▸ THE PROBLEM: Among the entries, find the lines with the string "pwdata" and report them.

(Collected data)

## src/sv/lapyu_pkg.sv

```systemverilog
// Package for the lever arm pose and yaw unwrap block.
// Holds angle constants, register codes and the CORDIC arctangent table.
// No dependencies.
`default_nettype none
package lapyu_pkg;
    localparam int TAB_LEN = 24;
    localparam int CORDIC_ITERS_DEF = 16;
    localparam logic signed [25:0] DEG180 = 26'sd11796480;
    localparam logic signed [25:0] DEG90 = 26'sd5898240;
    localparam logic signed [31:0] KINV_Q30 = 32'sd652032874;
    localparam logic signed [20:0] RST_DX = 21'sd721;
    localparam logic signed [20:0] RST_DY = 21'sd1526;
    localparam logic signed [20:0] RST_L = 21'sd15870;
    localparam logic [1:0] REG_DX = 2'd0;
    localparam logic [1:0] REG_DY = 2'd1;
    localparam logic [1:0] REG_L = 2'd2;

    function automatic logic [21:0] atan_tab(input logic [4:0] i);
        logic [21:0] v;
        unique case (i)
            5'd0: v = 22'd2949120;
            5'd1: v = 22'd1740967;
            5'd2: v = 22'd919879;
            5'd3: v = 22'd466945;
            5'd4: v = 22'd234379;
            5'd5: v = 22'd117304;
            5'd6: v = 22'd58666;
            5'd7: v = 22'd29335;
            5'd8: v = 22'd14668;
            5'd9: v = 22'd7334;
            5'd10: v = 22'd3667;
            5'd11: v = 22'd1833;
            5'd12: v = 22'd917;
            5'd13: v = 22'd458;
            5'd14: v = 22'd229;
            5'd15: v = 22'd115;
            5'd16: v = 22'd57;
            5'd17: v = 22'd29;
            5'd18: v = 22'd14;
            5'd19: v = 22'd7;
            5'd20: v = 22'd4;
            5'd21: v = 22'd2;
            5'd22: v = 22'd1;
            default: v = 22'd0;
        endcase
        return v;
    endfunction
endpackage
`default_nettype wire

```

## src/sv/lapyu_cordic.sv

```systemverilog
// Shared CORDIC engine: vectoring mode for atan2 and rotation mode for cos/sin.
// One micro-rotation per cycle. Depends on lapyu_pkg.
`default_nettype none
module lapyu_cordic #(
    parameter int ITERS = lapyu_pkg::CORDIC_ITERS_DEF
) (
    input  wire logic               i_clk,
    input  wire logic               i_rst_n,
    input  wire logic               i_start,
    input  wire logic               i_vec,
    input  wire logic signed [34:0] i_x,
    input  wire logic signed [34:0] i_y,
    input  wire logic signed [25:0] i_z,
    output logic                    o_done,
    output logic signed [34:0]      o_x,
    output logic signed [34:0]      o_y,
    output logic signed [25:0]      o_z
);
    import lapyu_pkg::*;

    localparam int N = (ITERS < TAB_LEN) ? ITERS : TAB_LEN;

    logic             r_busy;
    logic [4:0]       r_i;
    logic             r_vec;
    logic signed [34:0] r_x, r_y;
    logic signed [25:0] r_z;
    logic             dir;
    logic signed [25:0] at;

    assign at = $signed({4'd0, atan_tab(r_i)});
    assign dir = r_vec ? ~r_y[34] : ~r_z[25];

    always_ff @(posedge i_clk) begin
        if (!i_rst_n) begin
            r_busy <= 1'b0;
            o_done <= 1'b0;
            r_i <= '0;
        end else begin
            o_done <= 1'b0;
            if (i_start) begin
                r_busy <= 1'b1;
                r_i <= '0;
                r_vec <= i_vec;
                r_x <= i_x;
                r_y <= i_y;
                r_z <= i_z;
            end else if (r_busy) begin
                if (dir ^ ~r_vec) begin
                    r_x <= r_x + (r_y >>> r_i);
                    r_y <= r_y - (r_x >>> r_i);
                end else begin
                    r_x <= r_x - (r_y >>> r_i);
                    r_y <= r_y + (r_x >>> r_i);
                end
                r_z <= (dir ^ ~r_vec) ? r_z + at : r_z - at;
                if (r_i == 5'(N - 1)) begin
                    r_busy <= 1'b0;
                    o_done <= 1'b1;
                end
                r_i <= r_i + 5'd1;
            end
        end
    end

    assign o_x = r_x;
    assign o_y = r_y;
    assign o_z = r_z;
endmodule
`default_nettype wire

```

## src/sv/lever_arm_pose_and_yaw_unwrap.sv

```systemverilog
// Top level of the lever arm pose and yaw unwrap block.
// Depends on lapyu_pkg and lapyu_cordic.
//
// Each sample runs a sequence of multiplies for the yaw vector, then a
// vectoring CORDIC for yaw, then a rotation CORDIC for cos/sin on the same
// shared engine, then a second sequence of multiplies; all multiplies use one
// shared 32x32 multiplier. A new input beat is taken only in S_IDLE, so a
// sample leaves its final step before the next is accepted. A finished beat
// waits in the output register while i_out_stall is high; the next sample is
// computed meanwhile and waits in its final step until the output register is
// free.
`default_nettype none
module lever_arm_pose_and_yaw_unwrap #(
    parameter int CORDIC_ITERS = lapyu_pkg::CORDIC_ITERS_DEF
) (
    input  wire logic               i_clk,
    input  wire logic               i_rst_n,
    input  wire logic               psel,
    input  wire logic               penable,
    input  wire logic               pwrite,
    input  wire logic [3:0]         paddr,
    input  wire logic [31:0]        pwdata,
    output logic [31:0]             prdata,
    output logic                    pready,
    input  wire logic               i_in_valid,
    output logic                    o_in_stall,
    input  wire logic signed [15:0] i_quat_w,
    input  wire logic signed [15:0] i_quat_x,
    input  wire logic signed [15:0] i_quat_y,
    input  wire logic signed [15:0] i_quat_z,
    input  wire logic signed [31:0] i_pos_x,
    input  wire logic signed [31:0] i_pos_y,
    output logic                    o_out_valid,
    input  wire logic               i_out_stall,
    output logic signed [31:0]      o_robot_x,
    output logic signed [31:0]      o_robot_y,
    output logic signed [24:0]      o_yaw_deg,
    output logic signed [47:0]      o_yaw_unwrapped,
    output logic signed [15:0]      o_turn_count
);
    import lapyu_pkg::*;

    typedef enum logic [3:0] {
        S_IDLE, S_AB, S_VEC, S_VWAIT, S_ROT, S_RWAIT, S_MUL, S_FIN
    } t_state;

    t_state r_state;
    logic signed [20:0] r_dx, r_dy, r_l;
    logic signed [15:0] r_qw, r_qx, r_qy, r_qz;
    logic signed [31:0] r_px, r_py;
    logic signed [24:0] r_last, r_yaw;
    logic signed [15:0] r_turns;
    logic [3:0] r_k;
    logic signed [33:0] r_a, r_b;
    logic signed [31:0] r_c, r_s;
    logic signed [53:0] r_sx, r_sy;
    logic r_neg;
    logic fin_go;

    logic c_start, c_vec, c_done;
    logic signed [34:0] c_xi, c_yi, c_xo, c_yo;
    logic signed [25:0] c_zi, c_zo;

    lapyu_cordic #(.ITERS(CORDIC_ITERS)) u_cordic (
        .i_clk(i_clk), .i_rst_n(i_rst_n), .i_start(c_start), .i_vec(c_vec),
        .i_x(c_xi), .i_y(c_yi), .i_z(c_zi), .o_done(c_done),
        .o_x(c_xo), .o_y(c_yo), .o_z(c_zo)
    );

    // Shared multiplier: operands picked by step counter.
    logic signed [31:0] m_a, m_b;
    logic signed [63:0] m_p;
    always_comb begin
        m_a = '0;
        m_b = '0;
        unique case (r_k)
            4'd0: begin m_a = 32'(r_qx); m_b = 32'(r_qy); end
            4'd1: begin m_a = 32'(r_qw); m_b = 32'(r_qz); end
            4'd2: begin m_a = 32'(r_qy); m_b = 32'(r_qy); end
            4'd3: begin m_a = 32'(r_qz); m_b = 32'(r_qz); end
            4'd4: begin m_a = 32'(r_dx); m_b = r_c; end
            4'd5: begin m_a = 32'(r_dy); m_b = r_s; end
            4'd6: begin m_a = 32'(r_l);  m_b = r_s; end
            4'd7: begin m_a = 32'(r_dx); m_b = r_s; end
            4'd8: begin m_a = 32'(r_dy); m_b = r_c; end
            4'd9: begin m_a = 32'(r_l);  m_b = r_c; end
            default: ;
        endcase
        m_p = m_a * m_b;
    end

    logic signed [25:0] z_cl, t_in;
    logic signed [25:0] diff;
    logic signed [53:0] rnd_x, rnd_y;
    logic signed [34:0] rx, ry;
    logic signed [15:0] n_turns;
    logic signed [31:0] sx32, sy32;
    always_comb begin
        z_cl = c_zo;
        if (c_zo > DEG180) z_cl = DEG180;
        if (c_zo < -DEG180) z_cl = -DEG180;
        t_in = 26'(r_yaw);
        if (26'(r_yaw) > DEG90) t_in = 26'(r_yaw) - DEG180;
        else if (26'(r_yaw) < -DEG90) t_in = 26'(r_yaw) + DEG180;
        c_vec = (r_state == S_VEC);
        c_start = (r_state == S_VEC) || (r_state == S_ROT);
        c_xi = (r_state == S_VEC) ? 35'(r_b[33] ? -r_b : r_b) : 35'(KINV_Q30);
        c_yi = (r_state == S_VEC) ? 35'(r_b[33] ? -r_a : r_a) : '0;
        c_zi = (r_state == S_VEC) ? (r_b[33] ? (r_a[33] ? -DEG180 : DEG180) : '0) : t_in;
        rnd_x = (r_sx + 54'sd536870912) >>> 30;
        rnd_y = (r_sy + 54'sd536870912) >>> 30;
        rx = 35'(r_px) + 35'(r_dx) + 35'(rnd_x);
        ry = 35'(r_py) + 35'(r_dy) + 35'(r_l) + 35'(rnd_y);
        sx32 = (rx > 35'sd2147483647) ? 32'h7fffffff :
               (rx < -35'sd2147483648) ? 32'h80000000 : rx[31:0];
        sy32 = (ry > 35'sd2147483647) ? 32'h7fffffff :
               (ry < -35'sd2147483648) ? 32'h80000000 : ry[31:0];
        diff = 26'(r_yaw) - 26'(r_last);
        n_turns = r_turns;
        if (diff > DEG180) begin
            if (r_turns != -16'sd32768) n_turns = r_turns - 16'sd1;
        end else if (diff < -DEG180) begin
            if (r_turns != 16'sd32767) n_turns = r_turns + 16'sd1;
        end
    end

    assign pready = 1'b1;
    assign o_in_stall = (r_state != S_IDLE);
    assign fin_go = (r_state == S_FIN) && (!o_out_valid || !i_out_stall);
    always_comb begin
        unique case (paddr[3:2])
            REG_DX: prdata = 32'(r_dx);
            REG_DY: prdata = 32'(r_dy);
            REG_L: prdata = 32'(r_l);
            default: prdata = '0;
        endcase
    end

    always_ff @(posedge i_clk) begin
        if (!i_rst_n) begin
            r_state <= S_IDLE;
            r_dx <= RST_DX;
            r_dy <= RST_DY;
            r_l <= RST_L;
            r_last <= '0;
            r_turns <= '0;
            o_out_valid <= 1'b0;
            r_k <= '0;
        end else begin
            if (psel && penable && pwrite) begin
                unique case (paddr[3:2])
                    REG_DX: r_dx <= pwdata[20:0];
                    REG_DY: r_dy <= pwdata[20:0];
                    REG_L: r_l <= pwdata[20:0];
                    default: ;
                endcase
            end
            if (fin_go) o_out_valid <= 1'b1;
            else if (!i_out_stall) o_out_valid <= 1'b0;
            unique case (r_state)
                S_IDLE: if (i_in_valid) begin
                    r_qw <= i_quat_w; r_qx <= i_quat_x;
                    r_qy <= i_quat_y; r_qz <= i_quat_z;
                    r_px <= i_pos_x; r_py <= i_pos_y;
                    r_k <= '0;
                    r_a <= '0;
                    r_b <= 34'sd1073741824;
                    r_state <= S_AB;
                end
                S_AB: begin
                    if (r_k < 4'd2) r_a <= r_a + 34'(m_p <<< 1);
                    else r_b <= r_b - 34'(m_p <<< 1);
                    r_k <= r_k + 4'd1;
                    if (r_k == 4'd3) r_state <= S_VEC;
                end
                S_VEC: begin
                    r_neg <= 1'b0;
                    r_state <= S_VWAIT;
                end
                S_VWAIT: if (c_done) begin
                    r_yaw <= (r_a == 0 && r_b == 0) ? '0 : 25'(z_cl);
                    r_state <= S_ROT;
                end
                S_ROT: begin
                    r_neg <= (26'(r_yaw) > DEG90) || (26'(r_yaw) < -DEG90);
                    r_state <= S_RWAIT;
                end
                S_RWAIT: if (c_done) begin
                    r_c <= r_neg ? -c_xo[31:0] : c_xo[31:0];
                    r_s <= r_neg ? -c_yo[31:0] : c_yo[31:0];
                    r_sx <= '0; r_sy <= '0;
                    r_k <= 4'd4;
                    r_state <= S_MUL;
                end
                S_MUL: begin
                    unique case (r_k)
                        4'd4: r_sx <= r_sx - 54'(m_p);
                        4'd5, 4'd6: r_sx <= r_sx + 54'(m_p);
                        default: r_sy <= r_sy - 54'(m_p);
                    endcase
                    r_k <= r_k + 4'd1;
                    if (r_k == 4'd9) r_state <= S_FIN;
                end
                S_FIN: if (fin_go) begin
                    o_robot_x <= sx32;
                    o_robot_y <= sy32;
                    o_yaw_deg <= r_yaw;
                    o_turn_count <= n_turns;
                    o_yaw_unwrapped <= 48'(r_yaw) + 48'(n_turns) * 48'sd23592960;
                    r_turns <= n_turns;
                    r_last <= r_yaw;
                    r_state <= S_IDLE;
                end
                default: r_state <= S_IDLE;
            endcase
        end
    end

`ifndef ASSERT_OFF
    a_out_hold: assert property (@(posedge i_clk) disable iff (!i_rst_n)
        o_out_valid && i_out_stall |=> (o_out_valid && $stable(o_robot_x) &&
        $stable(o_yaw_deg) && $stable(o_turn_count)))
        else $error("stalled result beat changed");
    a_turn_step: assert property (@(posedge i_clk) disable iff (!i_rst_n)
        r_state == S_FIN |=> (r_turns - $past(r_turns) <= 16'sd1 &&
        $past(r_turns) - r_turns <= 16'sd1)) else $error("turn count jumped");
    a_yaw_range: assert property (@(posedge i_clk) disable iff (!i_rst_n)
        o_out_valid |-> (26'(o_yaw_deg) <= DEG180 && 26'(o_yaw_deg) >= -DEG180))
        else $error("yaw out of range");
`endif
endmodule
`default_nettype wire
```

▸ SOLUTION:
    input  wire logic [31:0]        pwdata,
                    REG_DX: r_dx <= pwdata[20:0];
                    REG_DY: r_dy <= pwdata[20:0];
                    REG_L: r_l <= pwdata[20:0];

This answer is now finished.